David Dixon is the Managing Partner of Marketscience. Before launching Truesight (now named Marketscience), David was global CEO and managing partner of Ninah Consulting.

Pete Cain is the Executive Partner of Marketscience. Prior to the Marketscience merger with Truesight, Peter was the sole founder and CEO of Marketscience, which he established in 2012 with the goal of blending academic, commercially relevant analytics and strategic advice for business. 

David and Peter each have more than twenty years of experience in the marketing industry, with David focusing on marketing analytics, management consulting, and organizational leadership, while Pete’s expertise includes commercial and academic experience in economics and marketing science designing econometric business solutions for blue-chip companies and organizations.

Marketscience provides custom application of the latest statistical and econometric techniques to inform marketing investment decisions and engages the organization through training and hands-on support. Marketscience offers various service models, such as Whether you are Do-it-yourself (DIY), Do-it-for-me (DIFM), or Do-it-with-me (DIWM). They not only measure ROI but help the client by managing and understanding it.

Marketing Analytics 

Marketing is about economics, and about how consumers behave. If you think about marketing analytics as the subject, it is the economics of human behavior.

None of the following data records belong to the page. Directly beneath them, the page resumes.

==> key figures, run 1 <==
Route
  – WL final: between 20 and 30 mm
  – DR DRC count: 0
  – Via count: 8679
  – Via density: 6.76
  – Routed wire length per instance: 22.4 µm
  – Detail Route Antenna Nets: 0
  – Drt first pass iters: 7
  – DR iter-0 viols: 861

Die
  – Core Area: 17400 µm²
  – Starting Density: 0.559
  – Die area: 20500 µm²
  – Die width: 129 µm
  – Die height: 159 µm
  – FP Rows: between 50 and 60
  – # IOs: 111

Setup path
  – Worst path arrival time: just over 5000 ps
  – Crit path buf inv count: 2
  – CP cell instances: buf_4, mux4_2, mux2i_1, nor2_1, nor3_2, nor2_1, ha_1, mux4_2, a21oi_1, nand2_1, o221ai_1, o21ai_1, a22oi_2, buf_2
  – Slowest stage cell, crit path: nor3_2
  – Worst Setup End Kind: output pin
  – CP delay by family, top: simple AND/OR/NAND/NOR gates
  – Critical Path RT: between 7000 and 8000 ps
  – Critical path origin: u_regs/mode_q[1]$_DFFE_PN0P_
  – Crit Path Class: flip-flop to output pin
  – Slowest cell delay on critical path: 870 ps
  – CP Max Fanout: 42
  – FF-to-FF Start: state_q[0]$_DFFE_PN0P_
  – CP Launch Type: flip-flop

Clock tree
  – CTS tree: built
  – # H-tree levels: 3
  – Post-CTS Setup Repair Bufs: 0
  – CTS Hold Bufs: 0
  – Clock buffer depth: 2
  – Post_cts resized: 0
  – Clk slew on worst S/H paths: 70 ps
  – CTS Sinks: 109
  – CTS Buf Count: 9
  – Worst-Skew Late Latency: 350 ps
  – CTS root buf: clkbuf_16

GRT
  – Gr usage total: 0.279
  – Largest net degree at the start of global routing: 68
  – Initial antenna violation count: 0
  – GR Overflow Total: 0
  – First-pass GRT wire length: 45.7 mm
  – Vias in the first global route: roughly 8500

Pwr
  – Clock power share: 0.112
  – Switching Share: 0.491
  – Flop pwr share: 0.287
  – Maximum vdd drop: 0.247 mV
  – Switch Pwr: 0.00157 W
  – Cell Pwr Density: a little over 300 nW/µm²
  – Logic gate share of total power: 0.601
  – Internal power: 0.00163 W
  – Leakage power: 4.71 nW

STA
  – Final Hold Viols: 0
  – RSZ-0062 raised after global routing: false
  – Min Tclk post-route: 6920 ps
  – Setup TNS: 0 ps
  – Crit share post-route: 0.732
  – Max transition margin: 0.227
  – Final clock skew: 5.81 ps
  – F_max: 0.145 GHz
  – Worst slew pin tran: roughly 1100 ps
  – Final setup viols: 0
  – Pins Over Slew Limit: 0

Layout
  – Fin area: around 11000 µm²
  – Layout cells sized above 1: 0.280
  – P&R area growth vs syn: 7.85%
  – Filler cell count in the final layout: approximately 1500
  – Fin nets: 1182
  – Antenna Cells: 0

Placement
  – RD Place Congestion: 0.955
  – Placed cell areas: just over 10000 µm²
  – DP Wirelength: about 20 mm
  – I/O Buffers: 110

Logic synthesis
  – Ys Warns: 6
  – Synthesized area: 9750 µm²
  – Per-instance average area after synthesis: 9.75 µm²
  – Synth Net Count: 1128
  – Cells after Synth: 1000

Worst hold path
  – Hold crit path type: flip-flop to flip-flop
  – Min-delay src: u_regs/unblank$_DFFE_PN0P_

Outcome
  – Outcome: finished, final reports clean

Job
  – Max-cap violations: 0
## config.mk

```make
export PLATFORM = sky130hd
export DESIGN_NAME = flash_cmd_frontend
export DESIGN_NICKNAME = d
export VERILOG_FILES = /design/src/rtl/flash_fe_pkg.sv /design/src/rtl/flash_fe_sync.sv /design/src/rtl/flash_fe_shifter.sv /design/src/rtl/flash_fe_ctrl.sv /design/src/rtl/flash_cmd_frontend.sv
export SDC_FILE = /design/constraint.sdc
export NUM_CORES = 1
export LEC_CHECK = 0
export ABC_AREA = 1
export BUFFER_PORTS_ARGS = -buffer_cell sky130_fd_sc_hd__buf_2
export CAP_MARGIN = 30
export CORE_MARGIN = 5
export CORE_UTILIZATION = 45
export CTS_BUF_LIST = sky130_fd_sc_hd__clkbuf_2 sky130_fd_sc_hd__clkbuf_4 sky130_fd_sc_hd__clkbuf_8
export CTS_CLUSTER_DIAMETER = 60
export CTS_CLUSTER_SIZE = 16
export DETAILED_ROUTE_END_ITERATION = 6
export HOLD_SLACK_MARGIN = 0.1
export PLACE_DENSITY = 0.61
export SLEW_MARGIN = 20
export SYNTH_ARGS = -nofsm -noshare
export SYNTH_HDL_FRONTEND = slang
export SYNTH_SLANG_ARGS = --single-unit
```

## constraint.sdc

```tcl
create_clock -name clk -period 3.5 [get_ports clk]
set_input_delay 0.175 -clock clk [delete_from_list [all_inputs] [get_ports clk]]
set_output_delay 0.175 -clock clk [all_outputs]
set_load 0.01 [all_outputs]
```
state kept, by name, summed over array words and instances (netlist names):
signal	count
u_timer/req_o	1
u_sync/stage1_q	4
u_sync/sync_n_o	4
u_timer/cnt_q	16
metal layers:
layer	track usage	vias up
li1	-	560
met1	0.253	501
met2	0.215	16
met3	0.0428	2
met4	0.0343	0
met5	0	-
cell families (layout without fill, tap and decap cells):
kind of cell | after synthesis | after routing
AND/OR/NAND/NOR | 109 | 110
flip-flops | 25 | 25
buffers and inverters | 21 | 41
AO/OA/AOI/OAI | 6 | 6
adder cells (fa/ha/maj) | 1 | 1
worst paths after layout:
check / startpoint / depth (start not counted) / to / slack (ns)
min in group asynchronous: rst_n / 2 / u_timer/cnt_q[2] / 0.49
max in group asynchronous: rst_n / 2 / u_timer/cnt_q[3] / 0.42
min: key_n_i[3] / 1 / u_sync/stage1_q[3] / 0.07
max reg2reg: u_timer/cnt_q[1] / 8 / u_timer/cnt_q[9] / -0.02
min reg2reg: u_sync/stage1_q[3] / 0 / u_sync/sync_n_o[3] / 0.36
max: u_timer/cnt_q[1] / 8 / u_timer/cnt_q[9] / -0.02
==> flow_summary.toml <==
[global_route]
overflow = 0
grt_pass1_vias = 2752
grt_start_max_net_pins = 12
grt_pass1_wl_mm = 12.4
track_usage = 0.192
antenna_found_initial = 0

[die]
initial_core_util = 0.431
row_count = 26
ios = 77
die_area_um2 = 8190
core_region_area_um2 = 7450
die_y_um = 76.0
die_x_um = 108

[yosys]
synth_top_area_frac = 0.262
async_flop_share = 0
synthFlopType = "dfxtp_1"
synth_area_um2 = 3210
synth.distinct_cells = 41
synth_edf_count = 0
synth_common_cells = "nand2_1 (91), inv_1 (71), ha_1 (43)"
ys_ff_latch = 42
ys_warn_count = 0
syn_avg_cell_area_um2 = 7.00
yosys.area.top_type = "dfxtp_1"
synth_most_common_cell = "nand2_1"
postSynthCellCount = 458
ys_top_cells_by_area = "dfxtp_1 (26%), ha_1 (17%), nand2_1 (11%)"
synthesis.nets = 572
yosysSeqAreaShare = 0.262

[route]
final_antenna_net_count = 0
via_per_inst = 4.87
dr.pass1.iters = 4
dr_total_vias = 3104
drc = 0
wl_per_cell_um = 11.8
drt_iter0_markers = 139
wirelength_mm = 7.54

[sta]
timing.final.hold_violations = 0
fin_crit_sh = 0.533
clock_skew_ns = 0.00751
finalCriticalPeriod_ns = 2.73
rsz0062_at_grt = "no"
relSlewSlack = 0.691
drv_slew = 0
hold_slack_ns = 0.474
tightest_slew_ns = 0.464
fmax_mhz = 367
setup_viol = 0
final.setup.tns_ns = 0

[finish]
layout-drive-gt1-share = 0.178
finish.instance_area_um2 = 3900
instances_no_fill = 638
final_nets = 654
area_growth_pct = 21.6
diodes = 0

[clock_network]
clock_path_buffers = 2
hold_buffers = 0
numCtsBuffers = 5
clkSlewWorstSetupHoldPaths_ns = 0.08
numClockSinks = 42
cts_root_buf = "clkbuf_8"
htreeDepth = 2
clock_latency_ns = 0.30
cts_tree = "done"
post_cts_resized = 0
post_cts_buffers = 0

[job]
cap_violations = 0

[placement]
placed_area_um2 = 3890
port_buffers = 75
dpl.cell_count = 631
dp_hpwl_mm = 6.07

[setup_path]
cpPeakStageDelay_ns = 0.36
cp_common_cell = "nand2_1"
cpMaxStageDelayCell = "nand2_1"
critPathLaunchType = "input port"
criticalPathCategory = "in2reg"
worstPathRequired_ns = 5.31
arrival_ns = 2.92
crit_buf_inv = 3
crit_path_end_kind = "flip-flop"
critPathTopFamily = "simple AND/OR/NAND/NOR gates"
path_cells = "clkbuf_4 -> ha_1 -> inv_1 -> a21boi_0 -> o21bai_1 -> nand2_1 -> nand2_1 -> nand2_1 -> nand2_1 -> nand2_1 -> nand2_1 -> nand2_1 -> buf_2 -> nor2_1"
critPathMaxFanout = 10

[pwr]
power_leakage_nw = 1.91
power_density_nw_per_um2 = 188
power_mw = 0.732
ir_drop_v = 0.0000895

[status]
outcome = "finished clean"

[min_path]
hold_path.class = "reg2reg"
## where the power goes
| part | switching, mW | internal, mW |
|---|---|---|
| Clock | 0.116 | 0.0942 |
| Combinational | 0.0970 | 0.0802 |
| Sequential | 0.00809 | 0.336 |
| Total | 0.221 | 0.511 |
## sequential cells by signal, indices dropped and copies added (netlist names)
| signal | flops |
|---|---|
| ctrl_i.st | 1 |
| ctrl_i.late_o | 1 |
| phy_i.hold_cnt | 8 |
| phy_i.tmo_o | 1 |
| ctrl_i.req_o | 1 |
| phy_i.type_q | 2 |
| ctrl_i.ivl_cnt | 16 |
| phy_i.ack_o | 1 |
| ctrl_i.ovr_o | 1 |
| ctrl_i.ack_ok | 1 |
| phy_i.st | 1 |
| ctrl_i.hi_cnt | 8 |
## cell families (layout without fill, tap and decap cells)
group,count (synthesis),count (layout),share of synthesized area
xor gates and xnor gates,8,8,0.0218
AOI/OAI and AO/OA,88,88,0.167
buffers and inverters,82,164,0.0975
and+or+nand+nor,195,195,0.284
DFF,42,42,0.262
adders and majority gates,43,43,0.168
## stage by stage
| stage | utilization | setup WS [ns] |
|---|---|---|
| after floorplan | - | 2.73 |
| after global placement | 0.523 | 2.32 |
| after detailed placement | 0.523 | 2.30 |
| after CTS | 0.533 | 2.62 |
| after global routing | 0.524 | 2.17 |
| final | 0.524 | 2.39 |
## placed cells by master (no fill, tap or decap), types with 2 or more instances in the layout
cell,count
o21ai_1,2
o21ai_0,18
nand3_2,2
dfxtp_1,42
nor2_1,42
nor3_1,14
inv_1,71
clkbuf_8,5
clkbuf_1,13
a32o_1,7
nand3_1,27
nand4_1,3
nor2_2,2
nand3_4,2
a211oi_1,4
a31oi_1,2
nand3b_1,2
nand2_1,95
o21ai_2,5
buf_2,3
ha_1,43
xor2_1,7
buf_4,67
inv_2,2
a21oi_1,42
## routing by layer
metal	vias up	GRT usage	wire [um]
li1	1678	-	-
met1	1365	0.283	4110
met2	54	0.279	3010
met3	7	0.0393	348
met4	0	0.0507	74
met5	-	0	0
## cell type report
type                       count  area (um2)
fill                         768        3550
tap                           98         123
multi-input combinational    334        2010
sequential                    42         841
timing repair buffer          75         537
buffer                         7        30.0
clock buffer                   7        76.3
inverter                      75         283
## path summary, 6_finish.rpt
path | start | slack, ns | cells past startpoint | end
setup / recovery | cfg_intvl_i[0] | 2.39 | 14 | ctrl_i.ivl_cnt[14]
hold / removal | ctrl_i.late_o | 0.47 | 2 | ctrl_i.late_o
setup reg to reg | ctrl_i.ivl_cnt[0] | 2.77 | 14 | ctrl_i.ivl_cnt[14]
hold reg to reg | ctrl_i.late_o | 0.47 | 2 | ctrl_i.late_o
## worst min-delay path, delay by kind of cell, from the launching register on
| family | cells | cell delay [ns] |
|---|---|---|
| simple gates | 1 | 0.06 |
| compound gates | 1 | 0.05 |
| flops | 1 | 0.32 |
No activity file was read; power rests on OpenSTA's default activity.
`config.mk`:
```
export PLATFORM = sky130hd
export DESIGN_NAME = ctx_save_unit
export DESIGN_NICKNAME = d
export VERILOG_FILES = /design/src/rtl/ctx_pkg.sv /design/src/rtl/ctx_evt_arb.sv /design/src/rtl/ctx_save_pair.sv /design/src/rtl/ctx_save_unit.sv
export SDC_FILE = /design/constraint.sdc
export NUM_CORES = 1
export LEC_CHECK = 0
export ABC_CLOCK_PERIOD_IN_PS = 2250
export BUFFER_PORTS_ARGS = -buffer_cell sky130_fd_sc_hd__buf_2
export CAP_MARGIN = 20
export CORE_AREA = 4 4 159 123
export DETAILED_ROUTE_END_ITERATION = 6
export DIE_AREA = 0 0 163 127
export PLACE_DENSITY_LB_ADDON = 0.08
export SYNTH_ARGS = -nofsm -noshare
export SYNTH_HDL_FRONTEND = slang
export SYNTH_SLANG_ARGS = --single-unit
export TNS_END_PERCENT = 30
```
`constraint.sdc`:
```
create_clock -name clk -period 2.25 [get_ports clk]
set_clock_uncertainty 0.2 [all_clocks]
set_input_delay 0.3375 -clock clk [delete_from_list [all_inputs] [get_ports clk]]
set_output_delay 0.3375 -clock clk [all_outputs]
set_load 0.05 [all_outputs]
```
`config.mk`:
```
export PLATFORM = sky130hd
export DESIGN_NAME = rx_da_filter
export DESIGN_NICKNAME = d
export VERILOG_FILES = /design/src/rtl/rx_da_filter.sv
export SDC_FILE = /design/constraint.sdc
export NUM_CORES = 1
export LEC_CHECK = 0
export ABC_AREA = 1
export BUFFER_PORTS_ARGS = -buffer_cell sky130_fd_sc_hd__buf_4
export CELL_PAD_IN_SITES_DETAIL_PLACEMENT = 2
export CELL_PAD_IN_SITES_GLOBAL_PLACEMENT = 2
export CORE_MARGIN = 2
export CORE_UTILIZATION = 30
export DETAILED_ROUTE_END_ITERATION = 10
export PLACE_DENSITY_LB_ADDON = 0.1
export SKIP_LAST_GASP = 1
export SYNTH_ARGS = -nofsm -noshare
export SYNTH_HDL_FRONTEND = slang
export SYNTH_SLANG_ARGS = --single-unit
```
`constraint.sdc`:
```
create_clock -name clk -period 2.5 [get_ports clk]
set_input_delay 0.375 -clock clk [delete_from_list [all_inputs] [get_ports clk]]
set_output_delay 0.375 -clock clk [all_outputs]
set_load 0.05 [all_outputs]
```
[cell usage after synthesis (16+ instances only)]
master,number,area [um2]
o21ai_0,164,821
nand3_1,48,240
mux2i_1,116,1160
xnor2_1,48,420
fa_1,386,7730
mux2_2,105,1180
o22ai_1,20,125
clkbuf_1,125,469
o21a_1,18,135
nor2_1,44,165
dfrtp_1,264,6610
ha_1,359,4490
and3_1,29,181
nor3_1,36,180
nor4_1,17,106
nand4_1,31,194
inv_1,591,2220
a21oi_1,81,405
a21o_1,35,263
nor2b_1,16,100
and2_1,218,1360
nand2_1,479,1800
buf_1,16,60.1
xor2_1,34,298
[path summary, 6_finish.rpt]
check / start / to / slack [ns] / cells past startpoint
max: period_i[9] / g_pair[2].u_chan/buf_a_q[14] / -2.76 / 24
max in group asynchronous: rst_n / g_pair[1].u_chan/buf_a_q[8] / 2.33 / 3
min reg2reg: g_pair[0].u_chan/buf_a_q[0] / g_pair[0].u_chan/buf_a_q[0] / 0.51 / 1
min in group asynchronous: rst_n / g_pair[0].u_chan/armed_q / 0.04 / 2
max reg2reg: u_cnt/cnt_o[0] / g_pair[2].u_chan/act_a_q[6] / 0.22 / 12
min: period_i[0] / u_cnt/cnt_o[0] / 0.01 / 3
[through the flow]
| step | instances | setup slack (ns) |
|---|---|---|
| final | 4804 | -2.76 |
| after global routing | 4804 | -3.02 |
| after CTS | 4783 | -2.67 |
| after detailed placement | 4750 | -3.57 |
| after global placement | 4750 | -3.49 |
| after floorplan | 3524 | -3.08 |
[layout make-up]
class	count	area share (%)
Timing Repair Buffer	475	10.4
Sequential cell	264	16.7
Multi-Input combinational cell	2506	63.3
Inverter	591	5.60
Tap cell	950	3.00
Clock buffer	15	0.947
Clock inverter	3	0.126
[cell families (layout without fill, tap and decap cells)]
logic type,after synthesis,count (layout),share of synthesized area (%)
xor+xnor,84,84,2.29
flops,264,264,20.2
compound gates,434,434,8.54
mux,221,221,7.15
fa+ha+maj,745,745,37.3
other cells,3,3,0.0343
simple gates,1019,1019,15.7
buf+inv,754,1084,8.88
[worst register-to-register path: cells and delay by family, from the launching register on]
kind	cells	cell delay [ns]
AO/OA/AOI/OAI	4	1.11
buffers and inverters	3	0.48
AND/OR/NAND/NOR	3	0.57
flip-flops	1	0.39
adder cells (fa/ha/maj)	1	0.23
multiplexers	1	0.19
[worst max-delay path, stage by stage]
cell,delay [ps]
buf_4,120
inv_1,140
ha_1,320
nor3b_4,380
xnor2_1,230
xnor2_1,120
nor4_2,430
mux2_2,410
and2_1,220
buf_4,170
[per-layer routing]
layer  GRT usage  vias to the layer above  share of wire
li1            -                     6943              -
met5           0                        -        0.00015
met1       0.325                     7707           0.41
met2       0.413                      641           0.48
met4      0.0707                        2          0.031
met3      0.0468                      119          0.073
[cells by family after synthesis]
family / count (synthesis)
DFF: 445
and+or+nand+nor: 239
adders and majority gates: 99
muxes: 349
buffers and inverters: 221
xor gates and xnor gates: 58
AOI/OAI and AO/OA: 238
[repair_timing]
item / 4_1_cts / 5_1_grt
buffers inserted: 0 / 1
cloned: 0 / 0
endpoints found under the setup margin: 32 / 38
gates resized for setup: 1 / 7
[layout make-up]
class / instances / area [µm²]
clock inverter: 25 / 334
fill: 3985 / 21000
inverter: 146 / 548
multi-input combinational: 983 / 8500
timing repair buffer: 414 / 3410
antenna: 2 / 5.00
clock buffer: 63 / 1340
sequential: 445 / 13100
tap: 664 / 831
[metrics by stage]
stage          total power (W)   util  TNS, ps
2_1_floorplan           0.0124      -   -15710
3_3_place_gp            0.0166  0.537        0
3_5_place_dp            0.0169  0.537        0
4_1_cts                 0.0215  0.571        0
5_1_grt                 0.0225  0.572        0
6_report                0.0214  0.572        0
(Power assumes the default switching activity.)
$ cat src/rtl/evtctr_pkg.sv
package evtctr_pkg;
  // Address map (byte offsets); counter i halves at CNT_BASE + 8*i (+4 high),
  // control word i at CTL_BASE + 4*i.
  localparam logic [7:0] CNT_BASE = 8'hA0;
  localparam logic [7:0] CTL_BASE = 8'hD8;
  localparam logic [7:0] BOX_OFF  = 8'hF4;

  // Box control fields
  localparam int BOX_FRZEN_BIT  = 16;
  localparam int BOX_MFRZ_BIT   = 8;
  localparam int BOX_CLRCNT_BIT = 1;
  localparam int BOX_CLRCTL_BIT = 0;

  // Counter control fields
  localparam int CTL_EN_BIT = 22;
  localparam int SEL_W      = 8;

  // Write strobes produced by the box-control stage
  typedef struct packed {
    logic clr_cnt;
    logic clr_ctl;
  } box_pulse_t;
endpackage

$ cat src/rtl/evtctr_regdec.sv
module evtctr_regdec
  import evtctr_pkg::*;
#(
  parameter int NUM_CTR = 4,
  parameter int ADDR_W  = 8
) (
  input  logic [ADDR_W-1:0]  addr,
  output logic               box_hit,
  output logic [NUM_CTR-1:0] ctl_hit,
  output logic [NUM_CTR-1:0] lo_hit,
  output logic [NUM_CTR-1:0] hi_hit
);
  assign box_hit = (addr == ADDR_W'(BOX_OFF));

  for (genvar i = 0; i < NUM_CTR; i++) begin : g_dec
    localparam int LO_OFF  = int'(CNT_BASE) + 8 * i;
    localparam int HI_OFF  = LO_OFF + 4;
    localparam int CTL_OFF = int'(CTL_BASE) + 4 * i;
    assign lo_hit[i]  = (addr == ADDR_W'(LO_OFF));
    assign hi_hit[i]  = (addr == ADDR_W'(HI_OFF));
    assign ctl_hit[i] = (addr == ADDR_W'(CTL_OFF));
  end
endmodule

$ cat src/rtl/evtctr_freeze.sv
module evtctr_freeze
  import evtctr_pkg::*;
(
  input  logic       clk,
  input  logic       rst_n,
  input  logic       box_wr,
  input  logic       wr_frz_en,
  input  logic       wr_mfrz,
  input  logic       wr_clr_cnt,
  input  logic       wr_clr_ctl,
  input  logic       frz_in,
  output logic       frz_en_q,
  output logic       mfrz_q,
  output logic       frozen,
  output box_pulse_t pulse
);
  always_ff @(posedge clk or negedge rst_n) begin
    if (!rst_n) begin
      frz_en_q <= 1'b0;
      mfrz_q   <= 1'b0;
    end else if (box_wr) begin
      frz_en_q <= wr_frz_en;
      mfrz_q   <= wr_mfrz;
    end
  end

  // Pulse bits are never stored: they act at the edge that takes the write.
  assign pulse.clr_cnt = box_wr & wr_clr_cnt;
  assign pulse.clr_ctl = box_wr & wr_clr_ctl;

  // Both freeze sources are gated by the arming bit.
  assign frozen = frz_en_q & (frz_in | mfrz_q);
endmodule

The benefit of having worked 12 years in the media agencies has given David a unique perspective of the end-user, and how marketing decisions are made in the absence of analytics.

Marketing Attribution

Once Marketscience has an understanding of the consumer consumption point of view, then they can figure out how best to market it, arriving at the decision from an economic perspective.

Consumer behavior has become a lot more complex and sophisticated over the last twenty years, when the more you charged, the higher the price, and the less volume you sell. Today, marketing works to shift those demand curves and shift people’s perception of pricing, sometimes to obscure pricing or make them less sensitive to it. Therefore, the way consumer behavior is measured has also become a lot more complex and sophisticated.

Intel Case Study

Looking to reduce budgets, the CFO of Intel brought in Marketscience. Marketscience ran the models, and what they found was that long-term drivers tend to be more perceptual things that are what consumers are thinking, versus the economy, because people act on what they think. 

They were looking to understand how the perception of Intel as a technology leader was changing, and how it was changing by different kinds of important customer segments.

These models reveal opportunities to build a stronger brand and leverage brand investments and to reduce short-term investments because you have a stronger brand. When you have a stronger baseline that makes all of your short-term dollars work harder. 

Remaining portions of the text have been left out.